A broad range of customer needs
Let us consider the following 4 types of customers and their particular needs.
- Customers who have an exact product in mind, for example, a customer who wants to buy the newly released iPhone X 64gb gold.
- Customers who have a category of products in mind, for example, a customer who wants to buy a rice cooker or a refrigerator. However, the customer does not know which particular product has the right features he needs. Moreover, it is also possible that after some painstaking research, he may realize, instead of a rice cooker, what he really needs is a steamer.
- Customers who have a symptom or a situation but do not know what products can help, for example, a customer who is dealing with insomnia or heartburn, who is concerned with how to get rid of a raccoon in his garden, or who is panicking at the eleventh hour about a Valentine’s day gift.
- Customers visit malls even if they do not have anything in mind to buy. They believe in serendipity. They want to be informed, inspired, enlightened and entertained, but generally they just want to spend some time and have fun. How would e-commerce serve this need?
Current e-commerce experience
E-commerce platforms provide a search-centric experience: A customer describes his shopping intent by a keyword query, and the search engine interprets the query and returns relevant products to the customer.
For customers who know the exact product they want to buy, keyword search does a reasonable job. The problem is, customers do not always know the exact product they want to buy. More likely what they have in mind is a type or a category of products, for example, rice cooker or red wine.
In this case, a customer may choose to conduct some research outside the e-commerce platform to narrow down to an exact product. For example, for rice cooker, through Google, the customer may land on a web page that recommends (in a very authoritative tone) Panasonic SR-DF101 5-Cup Fuzzy Logic Rice Cooker. The customer then comes back to the e-tailer and places an order.
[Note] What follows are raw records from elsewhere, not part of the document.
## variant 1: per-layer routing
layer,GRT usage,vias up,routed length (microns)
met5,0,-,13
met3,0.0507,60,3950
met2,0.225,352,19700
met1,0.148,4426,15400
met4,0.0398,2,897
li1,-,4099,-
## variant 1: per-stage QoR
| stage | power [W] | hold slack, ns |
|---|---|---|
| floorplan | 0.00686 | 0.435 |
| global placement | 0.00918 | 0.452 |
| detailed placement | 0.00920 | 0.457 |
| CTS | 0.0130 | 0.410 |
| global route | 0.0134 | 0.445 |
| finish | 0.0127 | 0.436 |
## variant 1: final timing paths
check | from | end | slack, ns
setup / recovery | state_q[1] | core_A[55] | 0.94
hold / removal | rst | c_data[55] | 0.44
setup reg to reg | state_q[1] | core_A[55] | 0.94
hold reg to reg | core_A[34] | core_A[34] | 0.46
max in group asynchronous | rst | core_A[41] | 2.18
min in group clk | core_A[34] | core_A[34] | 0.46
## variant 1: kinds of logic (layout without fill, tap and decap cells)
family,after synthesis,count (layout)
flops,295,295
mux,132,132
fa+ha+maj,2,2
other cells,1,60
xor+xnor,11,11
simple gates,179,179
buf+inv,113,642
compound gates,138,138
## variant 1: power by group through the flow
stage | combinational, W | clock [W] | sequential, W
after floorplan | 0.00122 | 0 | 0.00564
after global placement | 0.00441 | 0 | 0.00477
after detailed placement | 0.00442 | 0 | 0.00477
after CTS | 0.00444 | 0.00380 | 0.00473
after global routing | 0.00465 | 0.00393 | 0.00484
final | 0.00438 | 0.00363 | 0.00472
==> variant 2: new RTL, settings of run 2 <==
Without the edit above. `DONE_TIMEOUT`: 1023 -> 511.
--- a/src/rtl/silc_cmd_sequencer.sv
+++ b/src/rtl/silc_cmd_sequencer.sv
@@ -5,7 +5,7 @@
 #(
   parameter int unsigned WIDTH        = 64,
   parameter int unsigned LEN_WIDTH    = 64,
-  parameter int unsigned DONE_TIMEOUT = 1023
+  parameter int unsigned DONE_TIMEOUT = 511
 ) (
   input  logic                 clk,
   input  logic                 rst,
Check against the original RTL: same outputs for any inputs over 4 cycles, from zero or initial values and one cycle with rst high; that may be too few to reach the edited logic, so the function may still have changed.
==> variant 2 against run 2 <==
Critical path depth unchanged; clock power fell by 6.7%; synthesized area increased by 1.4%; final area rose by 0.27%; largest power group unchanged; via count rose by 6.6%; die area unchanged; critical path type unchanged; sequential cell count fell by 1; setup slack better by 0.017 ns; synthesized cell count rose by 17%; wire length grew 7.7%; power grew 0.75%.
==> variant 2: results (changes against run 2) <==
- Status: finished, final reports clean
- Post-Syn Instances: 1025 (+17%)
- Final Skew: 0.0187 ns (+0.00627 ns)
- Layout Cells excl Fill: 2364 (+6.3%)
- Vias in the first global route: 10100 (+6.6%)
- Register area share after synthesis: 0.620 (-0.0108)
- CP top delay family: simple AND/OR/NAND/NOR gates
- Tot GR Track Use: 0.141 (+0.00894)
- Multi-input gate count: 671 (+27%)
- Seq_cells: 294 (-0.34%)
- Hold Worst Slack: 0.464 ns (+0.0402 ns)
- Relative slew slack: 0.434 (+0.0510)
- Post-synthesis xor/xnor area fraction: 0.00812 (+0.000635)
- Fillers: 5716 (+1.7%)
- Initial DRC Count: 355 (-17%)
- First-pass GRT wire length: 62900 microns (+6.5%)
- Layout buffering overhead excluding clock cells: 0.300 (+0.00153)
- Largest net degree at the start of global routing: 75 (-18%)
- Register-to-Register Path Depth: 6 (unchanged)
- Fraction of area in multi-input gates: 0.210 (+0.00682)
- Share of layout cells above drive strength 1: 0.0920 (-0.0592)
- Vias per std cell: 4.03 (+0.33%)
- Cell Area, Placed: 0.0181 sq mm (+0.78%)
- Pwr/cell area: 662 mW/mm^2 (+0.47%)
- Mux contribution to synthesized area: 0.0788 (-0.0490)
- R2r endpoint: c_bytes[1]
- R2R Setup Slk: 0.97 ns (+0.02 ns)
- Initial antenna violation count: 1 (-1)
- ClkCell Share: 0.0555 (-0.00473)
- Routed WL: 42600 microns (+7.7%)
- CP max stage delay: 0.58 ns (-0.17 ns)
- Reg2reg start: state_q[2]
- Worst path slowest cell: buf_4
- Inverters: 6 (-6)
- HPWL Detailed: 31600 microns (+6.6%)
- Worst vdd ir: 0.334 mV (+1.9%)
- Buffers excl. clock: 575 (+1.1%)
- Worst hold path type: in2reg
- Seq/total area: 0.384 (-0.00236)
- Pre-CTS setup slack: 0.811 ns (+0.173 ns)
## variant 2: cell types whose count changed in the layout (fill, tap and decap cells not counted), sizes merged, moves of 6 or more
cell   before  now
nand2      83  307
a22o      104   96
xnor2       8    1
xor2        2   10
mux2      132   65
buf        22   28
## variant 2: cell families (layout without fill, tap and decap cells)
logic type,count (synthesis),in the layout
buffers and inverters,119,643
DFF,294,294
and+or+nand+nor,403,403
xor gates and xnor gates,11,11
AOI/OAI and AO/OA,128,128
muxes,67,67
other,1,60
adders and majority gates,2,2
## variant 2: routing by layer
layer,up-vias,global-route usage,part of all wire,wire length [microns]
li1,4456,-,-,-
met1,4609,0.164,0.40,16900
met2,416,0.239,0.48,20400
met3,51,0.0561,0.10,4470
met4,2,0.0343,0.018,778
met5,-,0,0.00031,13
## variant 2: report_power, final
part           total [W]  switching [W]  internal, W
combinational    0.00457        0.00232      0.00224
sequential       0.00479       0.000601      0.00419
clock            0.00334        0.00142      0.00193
## config.mk

```make
export PLATFORM = sky130hd
export DESIGN_NAME = comb_sweep_monitor
export DESIGN_NICKNAME = d
export VERILOG_FILES = /design/src/rtl/comb_sweep_pkg.sv /design/src/rtl/resp_sync.sv /design/src/rtl/comb_sweep_monitor.sv
export SDC_FILE = /design/constraint.sdc
export NUM_CORES = 1
export LEC_CHECK = 0
export ABC_CLOCK_PERIOD_IN_PS = 3050
export CAP_MARGIN = 20
export CORE_ASPECT_RATIO = 1.1
export CORE_MARGIN = 1.5
export CORE_UTILIZATION = 53
export DETAILED_ROUTE_END_ITERATION = 16
export GPL_ROUTABILITY_DRIVEN = 1
export PLACE_DENSITY = 0.85
export SLEW_MARGIN = 20
export SYNTH_ARGS = -nofsm -noshare
export SYNTH_HDL_FRONTEND = slang
export SYNTH_HIERARCHICAL = 1
export SYNTH_SLANG_ARGS = --single-unit
```

## constraint.sdc

```tcl
create_clock -name clk -period 3.05 [get_ports clk]
set_clock_uncertainty 0.2 [all_clocks]
set_input_delay 0.61 -clock clk [delete_from_list [all_inputs] [get_ports clk]]
set_output_delay 0.61 -clock clk [all_outputs]
set_load 0.02 [all_outputs]
```

## src/rtl/comb_sweep_pkg.sv

```systemverilog
// Shared types for the combinational-loop sweep monitor: FSM states,
// the per-pattern record layout and counter widths sized for the legal parameter ranges.
package comb_sweep_pkg;

   localparam int SETTLE_MAX = 255;
   localparam int N_SAMP_MAX = 15;
   localparam int SET_W      = $clog2(SETTLE_MAX + 1);
   localparam int SAMP_W     = $clog2(N_SAMP_MAX + 1);
   // Record fields are sized for the widest supported netlist; unused upper bits stay zero.
   localparam int REC_W      = 32;

   typedef enum logic [2:0] {
      S_IDLE, S_DRIVE, S_SETTLE, S_SAMPLE, S_EMIT, S_NEXT, S_DONE
   } sweep_state_e;

   typedef struct packed {
      logic [REC_W-1:0] pattern;
      logic [REC_W-1:0] resp;
      logic [REC_W-1:0] unstable;
   } sweep_rec_t;

endpackage

```

## src/rtl/resp_sync.sv

```systemverilog
// Two-flop synchronizer for the netlist outputs, which may be asynchronous or oscillating.
module resp_sync #(
   parameter int W = 5
) (
   input  logic         clk,
   input  logic         rst_n,
   input  logic [W-1:0] d_i,
   output logic [W-1:0] q_o
);

   logic [W-1:0] meta_q;
   logic [W-1:0] sync_q;

   always_ff @(posedge clk or negedge rst_n) begin
      if (!rst_n) begin
         meta_q <= '0;
         sync_q <= '0;
      end else begin
         meta_q <= d_i;
         sync_q <= meta_q;
      end
   end

   assign q_o = sync_q;

endmodule

```

## src/rtl/comb_sweep_monitor.sv

```systemverilog
// Exhaustive input sweep of a combLogic netlist; samples each pattern's outputs
// several times after settling and reports any output that moved (an active loop).
module comb_sweep_monitor
   import comb_sweep_pkg::*;
#(
   parameter int N_IN   = 13,
   parameter int N_OUT  = 5,
   parameter int SETTLE = 4,
   parameter int N_SAMP = 3
) (
   input  logic            clk,
   input  logic            rst_n,
   input  logic            start,
   input  logic            abort,
   output logic [N_IN-1:0] pat_out,
   input  logic [N_OUT-1:0] resp_in,
   output logic            rec_valid,
   input  logic            rec_ready,
   output logic [N_IN-1:0] rec_pattern,
   output logic [N_OUT-1:0] rec_resp,
   output logic [N_OUT-1:0] rec_unstable,
   output logic            busy,
   output logic            done,
   output logic [N_IN:0]   unstable_count
);

   sweep_state_e      state_q, state_d;
   logic [N_IN-1:0]   pat_q, pat_d;
   sweep_rec_t        rec_q, rec_d;
   logic [SET_W-1:0]  set_q, set_d;
   logic [SAMP_W-1:0] samp_q, samp_d;
   logic [N_IN:0]     ucnt_q, ucnt_d;
   logic [N_OUT-1:0]  sync;
   logic              unused_rec;

   resp_sync #(.W(N_OUT)) u_sync (
      .clk   (clk),
      .rst_n (rst_n),
      .d_i   (resp_in),
      .q_o   (sync)
   );

   assign busy = (state_q != S_IDLE) && (state_q != S_DONE);

   always_comb begin
      state_d = state_q;
      pat_d   = pat_q;
      rec_d   = rec_q;
      set_d   = set_q;
      samp_d  = samp_q;
      ucnt_d  = ucnt_q;
      unique case (state_q)
         S_IDLE, S_DONE: begin
            if (start) begin
               state_d = S_DRIVE;
               pat_d   = '0;
               ucnt_d  = '0;
            end
         end
         S_DRIVE: begin
            state_d = S_SETTLE;
            set_d   = SET_W'(SETTLE - 1);
         end
         S_SETTLE: begin
            if (set_q == '0) begin
               state_d = S_SAMPLE;
               samp_d  = '0;
            end else begin
               set_d = set_q - 1'b1;
            end
         end
         S_SAMPLE: begin
            // First sample is the reference; later ones accumulate any bit that moved.
            if (samp_q == '0) begin
               rec_d.resp     = REC_W'(sync);
               rec_d.unstable = '0;
            end else begin
               rec_d.unstable = rec_q.unstable | (REC_W'(sync) ^ rec_q.resp);
            end
            if (samp_q == SAMP_W'(N_SAMP - 1)) begin
               state_d       = S_EMIT;
               rec_d.pattern = REC_W'(pat_q);
            end else begin
               samp_d = samp_q + 1'b1;
            end
         end
         S_EMIT: begin
            if (rec_ready) state_d = S_NEXT;
         end
         S_NEXT: begin
            if ((rec_q.unstable != '0) && (ucnt_q != '1)) ucnt_d = ucnt_q + 1'b1;
            if (pat_q == '1) begin
               state_d = S_DONE;
            end else begin
               pat_d   = pat_q + 1'b1;
               state_d = S_DRIVE;
            end
         end
         default: state_d = S_IDLE;
      endcase
      // Abort wins over everything while a sweep runs; a same-cycle transfer still happened.
      if (abort && busy) begin
         state_d = S_IDLE;
         pat_d   = '0;
      end
   end

   always_ff @(posedge clk or negedge rst_n) begin
      if (!rst_n) begin
         state_q <= S_IDLE;
         pat_q   <= '0;
         rec_q   <= '0;
         set_q   <= '0;
         samp_q  <= '0;
         ucnt_q  <= '0;
      end else begin
         state_q <= state_d;
         pat_q   <= pat_d;
         rec_q   <= rec_d;
         set_q   <= set_d;
         samp_q  <= samp_d;
         ucnt_q  <= ucnt_d;
      end
   end

   assign pat_out        = pat_q;
   assign rec_valid      = (state_q == S_EMIT);
   assign rec_pattern    = rec_q.pattern[N_IN-1:0];
   assign rec_resp       = rec_q.resp[N_OUT-1:0];
   assign rec_unstable   = rec_q.unstable[N_OUT-1:0];
   assign done           = (state_q == S_DONE);
   assign unstable_count = ucnt_q;
   assign unused_rec     = ^rec_q;

endmodule

```

# [Yosys cells after proc, flatten, opt, wreduce, memory -nomap -nowiden]
# Index checks and enable logic that the tools add are counted.
[word_totals] input_bits=10 word_cells=76 register_bits=102 output_inout_bits=53
[classes] reduce_logical=20 muxes=20 bitwise=2 add_sub_neg=4 n_eq_ne=20
[op_table] op="two-way mux 13 bit" count=3
[op_table] op="two-way mux 32 bit" count=1
[op_table] op="OR 32 x 5 -> 32 bit" count=1
[op_table] op="nonzero test 32 bit" count=1
[op_table] op="two-way mux 14 bit" count=2
[op_table] op="one-hot mux 14 bit (2 select lines)" count=1
[op_table] op="one-hot mux 13 bit (2 select lines)" count=1
[op_table] op="two-way mux 3 bit" count=6
[op_table] op="one-hot mux 3 bit (6 select lines)" count=1
[op_table] op="one-hot mux 8 bit (2 select lines)" count=1
[op_table] op="inequality test 3 bit, second input constant" count=5
[op_table] op="adder 14 x 1 -> 14 bit, second input constant" count=1
[op_table] op="inequality test 14 bit, second input constant" count=1
[op_table] op="adder 13 x 1 -> 13 bit, second input constant" count=1
[op_table] op="equality test 13 bit, second input constant" count=1
[op_table] op="inequality test 2 bit, second input constant" count=5
[op_table] op="equality test 3 bit, second input constant" count=3
[op_table] op="AND reduction 3 bit" count=3
[op_table] op="logical NOT 8 bit" count=1
[op_table] op="two-way mux 4 bit" count=2
[op_table] op="two-way mux 8 bit" count=1
[op_table] op="one-hot mux 4 bit (2 select lines)" count=1
[op_table] op="subtractor 8 x 1 -> 8 bit, second input constant" count=1
[op_table] op="equality test 3 x 2 -> 1 bit, second input constant" count=2
[op_table] op="other kinds (13)" count=20

# [Depth between registers and ports, before layout]
[logic_depth] ltp_word=5 mapped_depth=8 ltp_nobuf=6

# [Modules after synthesis]
# Netlist, hierarchy kept.
[modules_own_cells] module="comb_sweep_monitor" cells_each=349 instances=1 area_each_um2=3485.8 seq_area_each_um2=1626.6
[modules_own_cells] module="resp_sync" cells_each=10 instances=1 area_each_um2=250.2 seq_area_each_um2=250.2

# [Worst setup path before layout]
# Ideal clock, no wire load.
[synth_path] kind="register to register" start="register set_q[0]" end="register state_q[0]" slack_ns=0.552 period_less_slack_ns=2.498 t_required_ns=2.730 setup_time_ns=0.120 path_stages_with_launch=9 arrival_ns=2.177 cell_sequence="dfrtp_1 -> inv_1 -> ha_1 -> or3b_2 -> clkbuf_1 -> o21a_1 -> buf_6 -> or4_1 -> o211a_1"
[synth_via] elab_chain_len=3
[synth_lines] element="start: declaration" line="comb_sweep_monitor.sv:30" text="logic [SET_W-1:0] set_q, set_d;"
[synth_lines] element="start signal: assignment" line="comb_sweep_monitor.sv:120" text="set_q <= set_d;"
[synth_lines] element="logical NOT 8 bit" line="comb_sweep_monitor.sv:65" text="if (set_q == '0) begin"
[synth_lines] element="inequality test 3 bit (no line)"
[synth_lines] element="AND reduction 4 bit (no line)"
[synth_lines] element="end signal: assignment" line="comb_sweep_monitor.sv:117" text="state_q <= state_d;"
[synth_lines] element="end: declaration" line="comb_sweep_monitor.sv:27" text="sweep_state_e state_q, state_d;"
# No other way between the ends.
# A chain may end at the register's enable or synchronous reset.

# [Final worst setup path]
[layout_path] start="register state_q[1]" end="output port busy"
[layout_via] elab_chain_len=2 elab_cells_between_ends=3
[layout_lines] element="inequality test 3 bit or nonzero test 3 bit (tied branches)" line="comb_sweep_monitor.sv:43" text="assign busy = (state_q != S_IDLE) && (state_q != S_DONE);"
[layout_lines] element="logical AND 1 bit (*)" line="comb_sweep_monitor.sv:43"
[layout_lines] element="end: declaration" line="comb_sweep_monitor.sv:22" text="output logic busy,"
# Every way passes the cells marked *; elsewhere a longest branch is shown, timed or not.

==> impl_metrics.tcl <==
set metrics [dict create \
    stdcell_area_sq_mm 0.004653 \
    wl_per_cell_um 16.47 \
    cp_top_family "buffers and inverters" \
    async_flop_share_pct 100.0 \
    startpoint_type "flop" \
    cp.buffers_inverters 1 \
    syn_area_per_cell_sq_um 10.41 \
    multi_input_area_sq_mm 0.001740 \
    p_leak_nw 1.987 \
    core_area_sq_mm 0.006710 \
    switching_share_pct 37.00 \
    max_stage_delay_ps 600 \
    period_minus_slack_ps 2806 \
    arrival_ps 2000 \
    cp_slowest_cell "clkdlybuf4s50_1" \
    register_area_sq_mm 0.001877 \
    synth-edff-count 0 \
    fillers 509 \
    cts_buffer_depth 2 \
    cts_sinks 75 \
    p_int_mw 2.077 \
    rr_startpoint "set_q[0]" \
    synth_cell_types 54 \
    numPortBuffers 62 \
    rsz0062_at_grt "no" \
    ys_warn_count 6 \
    timing.slew.headroom_pct 37.99 \
    setup_viol 0 \
    drc 0 \
    dieWidth_um 83.05 \
    final-hold-violation-count 0 \
    synth_compound_area_share_pct 14.94 \
    grt_pass1_wl_mm 14.38 \
    std_cell_rows 31 \
    place_area_sq_mm 0.004443 \
    seqPwrFrac_pct 41.8 \
    dp_hpwl_mm 5.701 \
    fmax_mhz 356.4 \
    min_from "u_sync/meta_q[4]" \
    nets 439 \
    ys.flop_type "dfrtp_1" \
    overflow 0 \
    initial_core_util_pct 55.68 \
    synth-xor-area-share_pct 2.344 \
    layout_commonest_cell "dfrtp_1" \
    cts_root_buffer "clkbuf_8" \
    status "completed" \
    reg2regPathDepth 6 \
    clkPwrFrac_pct 24.7 \
    syn_nets 376 \
    yosys_register_bits 75 \
    post-route-util_pct 69.35 \
    tns_ps 0 \
    gp_congestion 0.8292 \
    worstPathRequired_ps 2240 \
    p_total_mw 3.297 \
    critPathKind "reg -> out" \
    die_area_sq_mm 0.007562 \
    ir_worst_vdd_v 0.0004514 \
    post-route-period-util_pct 92.00 \
    hold_buffers 0 \
    die_h_um 91.06 \
    synthAdderAreaFrac_pct 2.344 \
    antenna_found_initial 0 \
    postRouteAntennaNets 0 \
    endpoint_kind "output port" \
    first_iter_violations 280 \
    hold_depth 0 \
    pre_cts_ws_ps 543.3 \
    synth_mux_area_share_pct 5.894 \
    path_depth 3 \
    post_cts_buffers 0 \
    drv_cap 0 \
    num_antenna_cells 0 \
    routed_wl_mm 8.381 \
    yosysSeqAreaShare_pct 50.23 \
    drive_gt1_share_pct 11.48 \
    avgViaCountPerCell 6.155 \
    vias 3133 \
    synth_top_family_by_area "simple AND/OR/NAND/NOR gates" \
    insertion_delay_ps 350 \
    gr-usage-all-layers_pct 23.34 \
    final_cell_mix "75 x dfrtp_1, 61 x clkdlybuf4s50_1, 22 x nand2_1, 21 x nor2_1" \
    crit_fanout 14 \
    first_pass_iters 4 \
    drv_slew 0 \
    power.switching_mw 1.220 \
    worst_slew_pin_slew_ps 930.2 \
    numCtsBuffers 9 \
    grt_max_degree 76 \
    cts_tree "built" \
    io_pins 63 \
    hold-worst-slack_ps 153.0 \
    pwr-share-comb_pct 33.5 \
    dp.cells 493 \
    synth-simple-area-share_pct 20.90 \
    instances_no_fill 509 \
    p_per_area_mw_per_mm2 708.4 \
    areaGrowthSynthToFinish_pct 24.55 \
    cts.repair.resized 0 \
    syn_inst 359 \
    grt_pass1_vias 2973 \
    min_path_type "reg -> reg" \
    finalWorstSetupSlack_ps 244.0 \
    path_clk_slew_ps 80 \
    htreeDepth 3 \
    path_cells "xor2_1 -> nand2b_1 -> clkdlybuf4s50_1" \
    setup.worst_path.start "state_q[1]" \
    syn_area_sq_mm 0.003736 \
]
-- flip-flops by register name, summed over array words and instances (netlist names) --
| register | count |
|---|---|
| pat_out | 13 |
| rec_unstable | 5 |
| set_q | 8 |
| rec_resp | 5 |
| u_sync/q_o | 5 |
| state_q | 3 |
| u_sync/meta_q | 5 |
| rec_pattern | 13 |
| unstable_count | 14 |
| samp_q | 4 |
-- layer usage --
| metal | global-route usage [%] | wire length, um | vias to the layer above |
|---|---|---|---|
| li1 | - | - | 1478 |
| met1 | 30.92 | 3582 | 1552 |
| met2 | 37.94 | 4256 | 90 |
| met3 | 3.818 | 390 | 13 |
| met4 | 10.28 | 152 | 0 |
| met5 | 0 | 0 | - |
-- cells by family (layout without fill, tap and decap cells) --
logic type	after synthesis	in the layout
buffers and inverters	30	98
muxes	20	20
and+or+nand+nor	137	137
xor gates and xnor gates	10	10
AOI/OAI and AO/OA	80	80
adders and majority gates	7	7
DFF	75	75
-- power by group through the flow --
stage / Clock, mW / Combinational, mW / Sequential (mW)
4_1_cts: 0.815 / 1.11 / 1.37
2_1_floorplan: 0 / 0.610 / 1.44
3_5_place_dp: 0 / 1.10 / 1.39
5_1_grt: 0.864 / 1.21 / 1.41
6_report: 0.814 / 1.10 / 1.38
3_3_place_gp: 0 / 1.07 / 1.38
-- layout make-up --
| class | count | area share (%) |
|---|---|---|
| flip-flops and latches | 75 | 40.33 |
| multi-input cells | 254 | 37.40 |
| repair buffers | 70 | 14.57 |
| clock buffers | 10 | 2.958 |
| well taps | 82 | 2.205 |
| clock inverters | 6 | 1.560 |
| inverters | 12 | 0.9680 |
-- worst paths after layout --
kind                                    to  slack, ps
setup / recovery                      busy        240
hold / removal               u_sync/q_o[4]        150
setup reg to reg                state_q[0]        530
hold reg to reg              u_sync/q_o[4]        150
max in group asynchronous   rec_pattern[1]       1850
min in group asynchronous  rec_pattern[11]        180
-- worst register-to-register path, cell delays in order (launching register included) --
cell and delay, ps:
dfrtp_1 410, inv_1 90, ha_1 140, or3b_2 520
o21a_1 300, or4_1 550, o211a_1 210
-- synthesized netlist by cell type, drive strengths merged, types with 5 or more instances --
| master | number | area share [%] |
|---|---|---|
| dfrtp | 75 | 50 |
| nand2 | 22 | 2.2 |
| nor2 | 21 | 2.1 |
| a31oi | 16 | 2.7 |
| mux2 | 16 | 4.8 |
| nand3 | 15 | 2.0 |
| o21ai | 14 | 1.9 |
| clkbuf | 13 | 1.3 |
| nor3 | 13 | 1.7 |
| inv | 12 | 1.2 |
| or4 | 11 | 2.2 |
| xor2 | 10 | 2.3 |
| a21oi | 9 | 1.2 |
| o211ai | 9 | 1.8 |
| nand4 | 8 | 1.3 |
| ha | 7 | 2.3 |
| nand2b | 6 | 1.0 |
| and2 | 5 | 0.84 |
| and3 | 5 | 0.84 |
| buf | 5 | 0.84 |
| nor4 | 5 | 0.84 |
| o31ai | 5 | 1.0 |
No activity file was read; power rests on OpenSTA's default activity.
==> src/rtl/sel_pipe_mux.sv <==
// sel_pipe_mux: M-channel valid/ready multiplexer with a one-word output register.
// MODE 0 routes the channel named by Select; MODE 1 arbitrates round-robin
// starting from an internal pointer that advances past each granted channel.
//
// Ports:
//   Clk      - clock, rising edge
//   Reset    - asynchronous, active-high; clears the output register and pointer
//   InData   - M channels of N bits, channel c at [c*N +: N]
//   InValid  - per-channel valid
//   InReady  - per-channel accept (combinational)
//   Select   - channel choice in MODE 0, ignored in MODE 1
//   OutData  - registered data of the last transfer
//   OutValid - OutData holds an unconsumed word
//   OutReady - downstream accepts OutData
//   Grant    - registered index of the channel held in OutData
module sel_pipe_mux #(
  parameter int N    = 32,
  parameter int M    = 4,
  parameter int MODE = 0,
  localparam int SW  = $clog2(M)
) (
  input  logic            Clk,
  input  logic            Reset,
  input  logic [M*N-1:0]  InData,
  input  logic [M-1:0]    InValid,
  output logic [M-1:0]    InReady,
  input  logic [SW-1:0]   Select,
  output logic [N-1:0]    OutData,
  output logic            OutValid,
  input  logic            OutReady,
  output logic [SW-1:0]   Grant
);

  logic [N-1:0]  r_data;
  logic          r_valid;
  logic [SW-1:0] r_grant;
  logic [SW-1:0] r_ptr;

  logic          w_slot_free;
  logic          w_chosen_vld;
  logic [SW-1:0] w_chosen_idx;
  logic [N-1:0]  w_data;
  logic          w_xfer;
  logic [SW-1:0] w_ptr_next;

  assign w_slot_free = !r_valid || OutReady;

  // Channel choice. The round-robin scan reduces the index modulo M by a
  // single conditional subtract, so non-power-of-two M wraps at M, not 2^SW.
  always_comb begin
    w_chosen_vld = 1'b0;
    w_chosen_idx = '0;
    if (MODE == 0) begin
      if (int'(Select) < M) begin
        w_chosen_vld = 1'b1;
        w_chosen_idx = Select;
      end
    end else begin
      for (int unsigned k = 0; k < M; k++) begin
        int unsigned j;
        j = int'(r_ptr) + k;
        if (j >= M) j = j - M;
        if (!w_chosen_vld && InValid[SW'(j)]) begin
          w_chosen_vld = 1'b1;
          w_chosen_idx = SW'(j);
        end
      end
    end
  end

  always_comb begin
    w_data = '0;
    for (int unsigned c = 0; c < M; c++) begin
      if (SW'(c) == w_chosen_idx) w_data = InData[c*N +: N];
    end
  end

  // In MODE 0 the selected channel sees ready even when it is not valid.
  always_comb begin
    InReady = '0;
    for (int unsigned c = 0; c < M; c++) begin
      InReady[c] = !Reset && w_slot_free && w_chosen_vld && (SW'(c) == w_chosen_idx);
    end
  end

  assign w_xfer     = |(InReady & InValid);
  assign w_ptr_next = (int'(w_chosen_idx) == M - 1) ? '0 : w_chosen_idx + 1'b1;

  always_ff @(posedge Clk or posedge Reset) begin
    if (Reset) begin
      r_data  <= '0;
      r_valid <= 1'b0;
      r_grant <= '0;
      r_ptr   <= '0;
    end else begin
      if (w_xfer) begin
        r_data  <= w_data;
        r_grant <= w_chosen_idx;
        r_valid <= 1'b1;
        if (MODE == 1) r_ptr <= w_ptr_next;
      end else if (w_slot_free) begin
        r_valid <= 1'b0;
      end
    end
  end

  assign OutData  = r_data;
  assign OutValid = r_valid;
  assign Grant    = r_grant;

endmodule
$ cat src/rtl/pc_unit_pkg.sv
// pc_unit_pkg: FSM state type and default parameter values shared by the PC unit.
package pc_unit_pkg;
  typedef enum logic [1:0] {BOOT, RUN, HALTED} state_t;
  localparam int ADDR_W_DEF      = 8;
  localparam int IMM_W_DEF       = 8;
  localparam int INSTR_BYTES_DEF = 4;
  localparam int ISSUE_W_DEF     = 2;
  localparam int RAS_DEPTH_DEF   = 4;
  localparam int RESET_VEC_DEF   = 0;
endpackage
The customer may also choose to search or explore rice cookers on the e-commerce platform directly. E-commerce search engines do not necessarily understand the intent of a query, but with the help of a search log, which connects head queries such as rice cooker or red wine to historical purchases, the customer will likely get a list of popular rice cookers or red wines. One problem is that sometimes the results look like a random set of products to the customer. Thus, the search engine may need to present their results in a meaningful and authoritative way, as customers want to understand why a particular product is recommended.
But anything beyond described above could be problematic. E-commerce search engines haven’t invested much in understanding the semantics of a query. For queries not in the search log, the algorithms simply fall back to keyword matching. In terms of effectiveness, it often looks like the search engine tries to guess a customer’s intent. Then, the customer, after being presented unsatisfactory results, tries to guess how to modify his keyword query so that the search results become more relevant. The e-commerce experience degenerates into a frustrating game of back and forth guessing.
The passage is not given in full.